INSTRUCTIONS FOR THE TASK:
Please report how many lines below contain "input", writing nothing except the number.

EXTRACTED RECORDS:
$ cat src/rtl/mem_arbiter.sv
// mem_arbiter: round-robin CPU/DMA share of MAR+RAM, each grant runs ADDR -> DATA -> RESP on the shared bus
module mem_arbiter #(
  parameter int ADDR_W = 16,
  parameter int DATA_W = 8
) (
  input  logic              clk_out,
  input  logic              rst,
  input  logic              cpu_req,
  input  logic              cpu_we,
  input  logic [ADDR_W-1:0] cpu_addr,
  input  logic [DATA_W-1:0] cpu_wdata,
  output logic              cpu_gnt,
  output logic              cpu_done,
  output logic [DATA_W-1:0] cpu_rdata,
  input  logic              dma_req,
  input  logic              dma_we,
  input  logic [ADDR_W-1:0] dma_addr,
  input  logic [DATA_W-1:0] dma_wdata,
  output logic              dma_gnt,
  output logic              dma_done,
  output logic [DATA_W-1:0] dma_rdata,
  input  logic [DATA_W-1:0] mem_rdata,
  output logic              bus_drive,
  output logic [ADDR_W-1:0] bus_out,
  output logic              mem_mar_write_en,
  output logic              mem_write_en,
  output logic              mem_out_en
);
  typedef enum logic [1:0] {IDLE, ADDR, DATA, RESP} state_t;
  state_t state, state_nxt;
  logic owner, we, last, c, d, any, pick, wr;
  always_ff @(posedge clk_out or posedge rst)
    if (rst) begin
      state <= IDLE;
      owner <= 1'b0;
      we <= 1'b0;
      last <= 1'b1;
      cpu_rdata <= '0;
      dma_rdata <= '0;
    end else begin
      state <= state_nxt;
      if ((state == IDLE || state == RESP) && any) begin
        owner <= pick;
        we <= pick ? dma_we : cpu_we;
      end
      if (state == RESP) last <= owner;
      if (state == DATA && !we && !owner) cpu_rdata <= mem_rdata;
      if (state == DATA && !we && owner) dma_rdata <= mem_rdata;
    end
  always_comb begin
    c = cpu_req && !(state == RESP && !owner);
    d = dma_req && !(state == RESP && owner);
    any = c || d;
    pick = (c && d) ? !last : d;
    state_nxt = state == ADDR ? DATA : state == DATA ? RESP : any ? ADDR : IDLE;
  end
  always_comb begin
    wr = state == DATA && we;
    cpu_gnt = state != IDLE && !owner;
    dma_gnt = state != IDLE && owner;
    cpu_done = state == RESP && !owner;
    dma_done = state == RESP && owner;
    mem_mar_write_en = state == ADDR;
    mem_write_en = wr;
    mem_out_en = state == DATA && !we;
    bus_drive = state == ADDR || wr;
    bus_out = state == ADDR ? (owner ? dma_addr : cpu_addr)
            : wr ? {{(ADDR_W-DATA_W){1'b0}}, owner ? dma_wdata : cpu_wdata} : '0;
  end
endmodule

ANSWER SECTION:
11